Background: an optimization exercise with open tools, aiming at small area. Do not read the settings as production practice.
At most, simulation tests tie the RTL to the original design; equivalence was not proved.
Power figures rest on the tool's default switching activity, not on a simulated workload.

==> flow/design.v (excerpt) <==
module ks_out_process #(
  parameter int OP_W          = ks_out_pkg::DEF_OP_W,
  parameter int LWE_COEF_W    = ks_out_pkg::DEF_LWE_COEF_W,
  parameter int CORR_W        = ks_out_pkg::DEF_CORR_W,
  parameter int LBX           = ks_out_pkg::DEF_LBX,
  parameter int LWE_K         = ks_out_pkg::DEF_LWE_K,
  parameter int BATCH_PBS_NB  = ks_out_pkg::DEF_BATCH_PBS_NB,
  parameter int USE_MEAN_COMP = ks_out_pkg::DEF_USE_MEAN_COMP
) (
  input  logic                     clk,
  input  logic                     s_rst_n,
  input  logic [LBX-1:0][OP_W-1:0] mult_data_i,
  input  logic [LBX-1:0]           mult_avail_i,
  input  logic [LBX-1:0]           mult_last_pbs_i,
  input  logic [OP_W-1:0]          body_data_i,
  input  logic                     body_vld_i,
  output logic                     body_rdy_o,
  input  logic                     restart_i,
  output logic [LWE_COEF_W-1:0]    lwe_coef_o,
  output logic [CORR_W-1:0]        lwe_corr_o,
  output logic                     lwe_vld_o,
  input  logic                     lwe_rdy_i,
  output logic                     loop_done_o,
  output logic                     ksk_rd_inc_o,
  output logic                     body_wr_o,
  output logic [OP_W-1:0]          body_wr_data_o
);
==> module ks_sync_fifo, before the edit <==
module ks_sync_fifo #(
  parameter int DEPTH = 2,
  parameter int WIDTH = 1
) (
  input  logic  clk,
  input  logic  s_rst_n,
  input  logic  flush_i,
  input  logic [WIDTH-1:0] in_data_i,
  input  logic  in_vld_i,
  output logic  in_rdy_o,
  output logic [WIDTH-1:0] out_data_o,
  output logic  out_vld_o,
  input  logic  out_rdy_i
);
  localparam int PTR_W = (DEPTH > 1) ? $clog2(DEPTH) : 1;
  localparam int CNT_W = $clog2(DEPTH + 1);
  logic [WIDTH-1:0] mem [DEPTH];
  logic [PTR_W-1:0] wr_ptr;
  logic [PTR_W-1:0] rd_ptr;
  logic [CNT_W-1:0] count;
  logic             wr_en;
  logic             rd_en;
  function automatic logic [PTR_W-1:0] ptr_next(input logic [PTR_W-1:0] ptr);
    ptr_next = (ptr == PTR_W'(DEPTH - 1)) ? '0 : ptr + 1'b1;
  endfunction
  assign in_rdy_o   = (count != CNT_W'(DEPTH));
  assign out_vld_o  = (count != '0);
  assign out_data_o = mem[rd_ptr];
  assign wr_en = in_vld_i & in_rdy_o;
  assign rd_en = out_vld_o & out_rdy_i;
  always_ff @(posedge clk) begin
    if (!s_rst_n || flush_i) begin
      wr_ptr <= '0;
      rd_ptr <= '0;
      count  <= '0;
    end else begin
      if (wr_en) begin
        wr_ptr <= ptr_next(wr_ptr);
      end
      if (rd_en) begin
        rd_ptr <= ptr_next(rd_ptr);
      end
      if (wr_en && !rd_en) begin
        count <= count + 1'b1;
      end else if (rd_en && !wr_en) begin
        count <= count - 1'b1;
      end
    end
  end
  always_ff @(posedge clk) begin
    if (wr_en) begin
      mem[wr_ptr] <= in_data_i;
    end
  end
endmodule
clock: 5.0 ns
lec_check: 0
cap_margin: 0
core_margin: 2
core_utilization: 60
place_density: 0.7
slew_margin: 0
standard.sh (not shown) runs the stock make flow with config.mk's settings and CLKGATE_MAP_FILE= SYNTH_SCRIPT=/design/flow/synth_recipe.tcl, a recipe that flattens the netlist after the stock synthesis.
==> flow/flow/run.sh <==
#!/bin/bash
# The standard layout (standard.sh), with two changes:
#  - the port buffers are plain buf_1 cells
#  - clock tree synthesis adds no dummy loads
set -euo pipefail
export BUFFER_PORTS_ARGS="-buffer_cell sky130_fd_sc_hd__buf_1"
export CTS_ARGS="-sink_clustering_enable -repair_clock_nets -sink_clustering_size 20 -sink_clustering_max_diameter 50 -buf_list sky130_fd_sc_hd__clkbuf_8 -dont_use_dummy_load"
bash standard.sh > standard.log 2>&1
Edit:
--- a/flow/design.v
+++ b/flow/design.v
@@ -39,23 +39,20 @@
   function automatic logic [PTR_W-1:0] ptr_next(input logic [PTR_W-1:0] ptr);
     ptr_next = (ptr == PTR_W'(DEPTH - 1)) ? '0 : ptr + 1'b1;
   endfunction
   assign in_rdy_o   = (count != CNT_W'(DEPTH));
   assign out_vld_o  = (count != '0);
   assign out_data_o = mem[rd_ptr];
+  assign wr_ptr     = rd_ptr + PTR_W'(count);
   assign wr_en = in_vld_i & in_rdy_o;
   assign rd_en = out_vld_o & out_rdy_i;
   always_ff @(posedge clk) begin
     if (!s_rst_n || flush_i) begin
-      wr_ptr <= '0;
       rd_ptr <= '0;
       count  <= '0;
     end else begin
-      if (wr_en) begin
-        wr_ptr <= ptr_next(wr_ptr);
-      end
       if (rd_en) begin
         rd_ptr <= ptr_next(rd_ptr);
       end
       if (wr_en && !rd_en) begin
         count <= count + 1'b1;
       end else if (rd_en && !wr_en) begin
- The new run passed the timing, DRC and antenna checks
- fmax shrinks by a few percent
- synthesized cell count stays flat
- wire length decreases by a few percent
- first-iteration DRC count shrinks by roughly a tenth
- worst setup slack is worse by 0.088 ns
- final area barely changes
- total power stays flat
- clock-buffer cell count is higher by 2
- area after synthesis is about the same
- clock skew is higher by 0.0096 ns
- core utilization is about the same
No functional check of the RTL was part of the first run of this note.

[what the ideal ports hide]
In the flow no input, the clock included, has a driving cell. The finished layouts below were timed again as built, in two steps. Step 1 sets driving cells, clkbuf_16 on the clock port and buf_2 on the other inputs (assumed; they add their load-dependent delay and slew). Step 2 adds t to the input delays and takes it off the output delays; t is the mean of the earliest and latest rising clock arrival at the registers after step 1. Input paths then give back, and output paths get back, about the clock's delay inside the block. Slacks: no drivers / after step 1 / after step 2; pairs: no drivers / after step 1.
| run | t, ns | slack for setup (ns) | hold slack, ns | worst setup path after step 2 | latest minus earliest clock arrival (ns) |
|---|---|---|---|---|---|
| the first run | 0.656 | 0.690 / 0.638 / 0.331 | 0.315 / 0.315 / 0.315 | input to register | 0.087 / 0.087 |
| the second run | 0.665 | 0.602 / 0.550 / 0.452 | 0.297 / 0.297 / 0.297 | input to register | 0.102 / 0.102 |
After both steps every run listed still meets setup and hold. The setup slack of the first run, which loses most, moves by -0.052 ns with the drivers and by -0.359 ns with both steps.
◆ ◆ ◆ ◆
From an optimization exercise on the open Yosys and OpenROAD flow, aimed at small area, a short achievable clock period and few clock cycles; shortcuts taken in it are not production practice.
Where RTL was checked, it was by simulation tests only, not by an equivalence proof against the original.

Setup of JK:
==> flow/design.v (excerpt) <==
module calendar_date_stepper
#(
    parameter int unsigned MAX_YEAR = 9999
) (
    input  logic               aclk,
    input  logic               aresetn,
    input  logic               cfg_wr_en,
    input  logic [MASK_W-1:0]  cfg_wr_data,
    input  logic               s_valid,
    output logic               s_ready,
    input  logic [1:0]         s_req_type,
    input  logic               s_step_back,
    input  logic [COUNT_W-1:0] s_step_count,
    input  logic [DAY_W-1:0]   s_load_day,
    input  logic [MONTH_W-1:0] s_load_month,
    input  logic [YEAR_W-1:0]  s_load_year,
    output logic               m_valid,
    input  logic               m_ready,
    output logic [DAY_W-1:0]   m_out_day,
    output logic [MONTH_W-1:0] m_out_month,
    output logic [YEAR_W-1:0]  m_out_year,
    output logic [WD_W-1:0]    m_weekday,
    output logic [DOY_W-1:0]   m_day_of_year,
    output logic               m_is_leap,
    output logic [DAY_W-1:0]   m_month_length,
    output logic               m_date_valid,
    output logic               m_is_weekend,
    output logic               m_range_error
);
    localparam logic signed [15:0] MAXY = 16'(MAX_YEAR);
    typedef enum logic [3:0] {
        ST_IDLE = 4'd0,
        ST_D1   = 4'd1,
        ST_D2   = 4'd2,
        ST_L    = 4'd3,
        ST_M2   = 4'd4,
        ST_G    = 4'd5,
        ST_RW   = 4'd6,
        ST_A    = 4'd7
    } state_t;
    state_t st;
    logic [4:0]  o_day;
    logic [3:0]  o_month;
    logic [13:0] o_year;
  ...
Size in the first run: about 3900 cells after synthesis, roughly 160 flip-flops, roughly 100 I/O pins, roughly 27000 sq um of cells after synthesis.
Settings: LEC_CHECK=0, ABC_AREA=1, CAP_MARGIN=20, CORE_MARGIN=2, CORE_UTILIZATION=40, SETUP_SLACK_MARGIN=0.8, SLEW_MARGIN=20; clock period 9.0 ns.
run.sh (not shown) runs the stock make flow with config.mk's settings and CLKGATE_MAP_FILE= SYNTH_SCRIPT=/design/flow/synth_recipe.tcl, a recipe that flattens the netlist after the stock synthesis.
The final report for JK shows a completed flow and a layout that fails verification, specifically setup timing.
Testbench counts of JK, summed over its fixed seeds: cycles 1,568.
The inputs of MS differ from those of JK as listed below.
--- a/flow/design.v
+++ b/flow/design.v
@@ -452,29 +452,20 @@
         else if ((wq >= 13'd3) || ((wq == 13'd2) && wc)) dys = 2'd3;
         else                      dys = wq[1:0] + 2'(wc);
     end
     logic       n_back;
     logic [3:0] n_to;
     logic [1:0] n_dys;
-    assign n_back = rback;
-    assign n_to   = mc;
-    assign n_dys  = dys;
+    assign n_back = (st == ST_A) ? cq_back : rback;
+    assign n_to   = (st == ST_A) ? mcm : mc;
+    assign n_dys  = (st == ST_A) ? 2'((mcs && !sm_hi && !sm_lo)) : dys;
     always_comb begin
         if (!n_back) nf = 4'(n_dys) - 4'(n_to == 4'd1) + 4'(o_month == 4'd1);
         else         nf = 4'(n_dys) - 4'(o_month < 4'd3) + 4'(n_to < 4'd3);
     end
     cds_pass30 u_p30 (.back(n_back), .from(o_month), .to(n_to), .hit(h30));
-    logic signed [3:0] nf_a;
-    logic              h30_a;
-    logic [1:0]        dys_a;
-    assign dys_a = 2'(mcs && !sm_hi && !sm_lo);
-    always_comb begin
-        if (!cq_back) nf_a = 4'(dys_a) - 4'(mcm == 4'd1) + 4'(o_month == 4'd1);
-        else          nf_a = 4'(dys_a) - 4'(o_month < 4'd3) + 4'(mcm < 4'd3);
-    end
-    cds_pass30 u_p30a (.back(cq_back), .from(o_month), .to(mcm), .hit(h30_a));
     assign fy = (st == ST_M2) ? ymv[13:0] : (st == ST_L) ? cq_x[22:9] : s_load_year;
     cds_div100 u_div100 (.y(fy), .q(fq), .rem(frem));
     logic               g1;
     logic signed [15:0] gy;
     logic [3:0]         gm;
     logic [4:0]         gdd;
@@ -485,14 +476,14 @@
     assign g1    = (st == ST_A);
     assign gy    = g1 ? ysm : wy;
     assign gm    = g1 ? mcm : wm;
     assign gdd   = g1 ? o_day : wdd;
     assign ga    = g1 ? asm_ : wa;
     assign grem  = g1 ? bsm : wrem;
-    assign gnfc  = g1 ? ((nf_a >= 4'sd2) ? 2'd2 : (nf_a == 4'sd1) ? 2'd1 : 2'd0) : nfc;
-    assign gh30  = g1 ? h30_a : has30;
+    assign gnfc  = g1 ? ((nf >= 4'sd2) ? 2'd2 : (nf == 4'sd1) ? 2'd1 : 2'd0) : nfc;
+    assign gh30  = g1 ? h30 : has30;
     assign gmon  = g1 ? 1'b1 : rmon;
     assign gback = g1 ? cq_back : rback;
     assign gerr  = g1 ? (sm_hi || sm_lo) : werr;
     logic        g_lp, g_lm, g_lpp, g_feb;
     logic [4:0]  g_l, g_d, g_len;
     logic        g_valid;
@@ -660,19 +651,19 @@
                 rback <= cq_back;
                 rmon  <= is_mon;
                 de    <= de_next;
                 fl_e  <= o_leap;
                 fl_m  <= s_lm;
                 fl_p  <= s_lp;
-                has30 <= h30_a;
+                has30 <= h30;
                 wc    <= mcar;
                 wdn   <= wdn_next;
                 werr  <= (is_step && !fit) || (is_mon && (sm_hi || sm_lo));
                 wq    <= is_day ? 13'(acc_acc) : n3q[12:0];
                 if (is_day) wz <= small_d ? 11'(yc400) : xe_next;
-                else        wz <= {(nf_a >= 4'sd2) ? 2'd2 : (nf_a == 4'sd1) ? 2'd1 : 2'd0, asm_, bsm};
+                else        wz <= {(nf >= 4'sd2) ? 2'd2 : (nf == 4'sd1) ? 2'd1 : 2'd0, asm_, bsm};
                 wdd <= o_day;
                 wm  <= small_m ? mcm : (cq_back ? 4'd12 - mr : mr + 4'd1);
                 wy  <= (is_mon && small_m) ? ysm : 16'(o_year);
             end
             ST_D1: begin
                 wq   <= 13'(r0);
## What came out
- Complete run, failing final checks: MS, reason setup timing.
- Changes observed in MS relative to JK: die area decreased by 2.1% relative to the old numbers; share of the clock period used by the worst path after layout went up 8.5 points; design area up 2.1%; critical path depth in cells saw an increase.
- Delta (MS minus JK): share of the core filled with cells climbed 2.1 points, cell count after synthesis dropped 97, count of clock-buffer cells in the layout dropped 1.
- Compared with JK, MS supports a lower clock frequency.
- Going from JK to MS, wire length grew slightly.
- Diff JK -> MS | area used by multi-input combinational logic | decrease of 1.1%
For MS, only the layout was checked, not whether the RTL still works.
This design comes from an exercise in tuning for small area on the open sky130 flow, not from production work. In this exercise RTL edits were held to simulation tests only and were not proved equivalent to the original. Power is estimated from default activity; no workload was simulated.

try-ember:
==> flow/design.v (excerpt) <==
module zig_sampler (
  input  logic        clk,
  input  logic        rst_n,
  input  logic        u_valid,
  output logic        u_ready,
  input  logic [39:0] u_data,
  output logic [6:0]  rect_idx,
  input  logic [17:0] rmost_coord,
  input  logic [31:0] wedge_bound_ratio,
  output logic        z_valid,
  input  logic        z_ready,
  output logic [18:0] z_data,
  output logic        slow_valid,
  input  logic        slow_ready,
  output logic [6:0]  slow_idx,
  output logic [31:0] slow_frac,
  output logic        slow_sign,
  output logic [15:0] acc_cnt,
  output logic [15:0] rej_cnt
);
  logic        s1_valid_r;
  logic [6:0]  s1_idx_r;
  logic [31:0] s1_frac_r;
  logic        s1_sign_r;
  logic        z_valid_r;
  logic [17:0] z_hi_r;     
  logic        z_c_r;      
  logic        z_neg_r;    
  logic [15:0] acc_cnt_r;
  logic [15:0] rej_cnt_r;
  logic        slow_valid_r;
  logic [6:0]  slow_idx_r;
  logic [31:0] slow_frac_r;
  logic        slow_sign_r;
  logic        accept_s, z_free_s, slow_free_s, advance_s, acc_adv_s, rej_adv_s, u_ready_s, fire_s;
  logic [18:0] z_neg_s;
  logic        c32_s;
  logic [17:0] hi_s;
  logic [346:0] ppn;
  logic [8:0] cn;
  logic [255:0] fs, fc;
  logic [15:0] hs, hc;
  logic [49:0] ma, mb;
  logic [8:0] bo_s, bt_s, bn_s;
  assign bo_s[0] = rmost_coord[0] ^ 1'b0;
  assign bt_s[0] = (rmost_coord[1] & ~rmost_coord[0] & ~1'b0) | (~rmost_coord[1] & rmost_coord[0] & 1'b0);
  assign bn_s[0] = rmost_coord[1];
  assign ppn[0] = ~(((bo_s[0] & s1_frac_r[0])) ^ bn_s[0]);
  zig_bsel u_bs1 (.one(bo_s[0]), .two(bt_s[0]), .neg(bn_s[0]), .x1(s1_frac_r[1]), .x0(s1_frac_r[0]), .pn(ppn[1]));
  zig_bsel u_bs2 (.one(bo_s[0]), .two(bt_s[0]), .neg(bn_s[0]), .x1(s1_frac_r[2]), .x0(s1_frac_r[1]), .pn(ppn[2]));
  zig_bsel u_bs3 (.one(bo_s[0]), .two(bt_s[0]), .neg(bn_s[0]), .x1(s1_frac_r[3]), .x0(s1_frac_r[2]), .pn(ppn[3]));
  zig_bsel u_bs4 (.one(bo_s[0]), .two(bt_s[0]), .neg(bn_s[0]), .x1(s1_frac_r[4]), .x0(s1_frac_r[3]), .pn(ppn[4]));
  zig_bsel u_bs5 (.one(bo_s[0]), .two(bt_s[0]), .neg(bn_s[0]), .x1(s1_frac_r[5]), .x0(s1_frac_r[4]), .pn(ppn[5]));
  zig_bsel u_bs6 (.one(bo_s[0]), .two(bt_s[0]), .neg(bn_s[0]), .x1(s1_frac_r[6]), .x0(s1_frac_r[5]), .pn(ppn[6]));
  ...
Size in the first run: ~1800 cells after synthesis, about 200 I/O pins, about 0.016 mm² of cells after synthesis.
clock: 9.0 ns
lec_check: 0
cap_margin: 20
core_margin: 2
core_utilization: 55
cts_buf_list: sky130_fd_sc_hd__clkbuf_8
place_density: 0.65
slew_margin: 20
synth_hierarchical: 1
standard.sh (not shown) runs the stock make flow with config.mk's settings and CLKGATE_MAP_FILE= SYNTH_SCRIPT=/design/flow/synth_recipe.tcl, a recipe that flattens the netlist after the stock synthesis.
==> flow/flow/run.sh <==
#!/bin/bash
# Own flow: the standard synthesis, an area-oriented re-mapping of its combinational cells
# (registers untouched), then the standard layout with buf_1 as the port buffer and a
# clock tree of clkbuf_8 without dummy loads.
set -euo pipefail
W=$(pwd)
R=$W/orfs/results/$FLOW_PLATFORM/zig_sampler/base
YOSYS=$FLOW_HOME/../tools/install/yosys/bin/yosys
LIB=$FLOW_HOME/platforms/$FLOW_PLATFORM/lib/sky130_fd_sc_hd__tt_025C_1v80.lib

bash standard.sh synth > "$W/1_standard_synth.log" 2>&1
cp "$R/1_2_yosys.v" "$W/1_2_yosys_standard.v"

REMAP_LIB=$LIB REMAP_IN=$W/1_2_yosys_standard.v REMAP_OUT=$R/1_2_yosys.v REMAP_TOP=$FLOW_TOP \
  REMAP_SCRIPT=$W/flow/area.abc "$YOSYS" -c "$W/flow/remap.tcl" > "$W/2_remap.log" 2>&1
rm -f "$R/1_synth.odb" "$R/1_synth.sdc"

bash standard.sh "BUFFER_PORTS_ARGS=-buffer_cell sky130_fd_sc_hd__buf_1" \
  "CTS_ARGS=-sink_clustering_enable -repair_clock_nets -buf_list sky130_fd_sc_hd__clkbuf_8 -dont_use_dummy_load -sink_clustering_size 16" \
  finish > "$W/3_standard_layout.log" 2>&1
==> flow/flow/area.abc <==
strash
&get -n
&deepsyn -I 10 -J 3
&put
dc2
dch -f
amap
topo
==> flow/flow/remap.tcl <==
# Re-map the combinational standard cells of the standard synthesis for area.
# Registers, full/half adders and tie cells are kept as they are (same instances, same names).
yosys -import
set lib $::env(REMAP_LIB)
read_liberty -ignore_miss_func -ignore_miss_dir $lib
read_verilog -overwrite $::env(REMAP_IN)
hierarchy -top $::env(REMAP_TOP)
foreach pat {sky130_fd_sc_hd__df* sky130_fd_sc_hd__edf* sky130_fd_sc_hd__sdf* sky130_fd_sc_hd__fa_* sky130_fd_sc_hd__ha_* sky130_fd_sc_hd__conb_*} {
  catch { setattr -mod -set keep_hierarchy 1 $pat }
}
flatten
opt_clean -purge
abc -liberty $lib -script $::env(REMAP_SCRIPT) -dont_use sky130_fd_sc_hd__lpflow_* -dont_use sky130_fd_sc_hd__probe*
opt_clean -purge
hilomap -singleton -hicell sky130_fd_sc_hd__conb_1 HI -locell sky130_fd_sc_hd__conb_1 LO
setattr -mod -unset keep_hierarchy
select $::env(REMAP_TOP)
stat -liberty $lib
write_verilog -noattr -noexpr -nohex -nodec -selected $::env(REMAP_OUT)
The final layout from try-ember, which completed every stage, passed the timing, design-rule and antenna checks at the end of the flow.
◆ ◆ ◆ ◆
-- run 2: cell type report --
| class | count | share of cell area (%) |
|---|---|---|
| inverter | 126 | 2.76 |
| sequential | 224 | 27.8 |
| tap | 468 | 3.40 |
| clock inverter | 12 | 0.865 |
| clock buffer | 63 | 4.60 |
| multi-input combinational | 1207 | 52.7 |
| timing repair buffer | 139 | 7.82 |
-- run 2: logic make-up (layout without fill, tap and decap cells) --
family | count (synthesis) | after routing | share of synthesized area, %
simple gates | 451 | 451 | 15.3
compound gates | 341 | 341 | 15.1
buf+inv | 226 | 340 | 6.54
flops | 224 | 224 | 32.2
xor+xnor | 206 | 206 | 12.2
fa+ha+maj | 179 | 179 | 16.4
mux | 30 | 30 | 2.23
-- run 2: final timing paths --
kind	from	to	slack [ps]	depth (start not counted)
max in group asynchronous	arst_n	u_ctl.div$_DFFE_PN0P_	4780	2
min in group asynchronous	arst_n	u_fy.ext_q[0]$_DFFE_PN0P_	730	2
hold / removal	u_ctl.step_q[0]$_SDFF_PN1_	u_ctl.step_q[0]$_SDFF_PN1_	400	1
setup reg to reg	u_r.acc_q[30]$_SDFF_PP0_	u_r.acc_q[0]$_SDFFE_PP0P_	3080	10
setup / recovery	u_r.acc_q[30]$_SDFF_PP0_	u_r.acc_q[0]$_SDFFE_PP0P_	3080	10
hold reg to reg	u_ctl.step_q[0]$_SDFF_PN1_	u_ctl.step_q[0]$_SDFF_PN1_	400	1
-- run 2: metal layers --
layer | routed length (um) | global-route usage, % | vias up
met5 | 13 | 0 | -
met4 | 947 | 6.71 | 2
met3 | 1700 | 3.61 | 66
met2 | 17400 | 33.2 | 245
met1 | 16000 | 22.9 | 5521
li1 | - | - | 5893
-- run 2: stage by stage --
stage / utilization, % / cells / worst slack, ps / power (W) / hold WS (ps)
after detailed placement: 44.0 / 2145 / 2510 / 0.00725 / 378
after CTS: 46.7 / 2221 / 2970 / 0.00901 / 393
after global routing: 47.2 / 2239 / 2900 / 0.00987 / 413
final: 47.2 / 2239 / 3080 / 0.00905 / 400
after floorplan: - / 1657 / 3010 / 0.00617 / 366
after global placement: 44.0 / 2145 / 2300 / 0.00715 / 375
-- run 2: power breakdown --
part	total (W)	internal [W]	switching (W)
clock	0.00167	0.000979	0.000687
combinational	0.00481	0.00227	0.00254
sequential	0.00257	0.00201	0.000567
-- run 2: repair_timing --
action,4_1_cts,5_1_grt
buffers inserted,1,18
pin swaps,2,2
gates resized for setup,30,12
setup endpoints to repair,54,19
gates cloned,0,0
◆ ◆ ◆ ◆
• Required action
Find the lines above that contain the word "inverter" and copy each one.

• Exercise result
| inverter | 126 | 2.76 |
| clock inverter | 12 | 0.865 |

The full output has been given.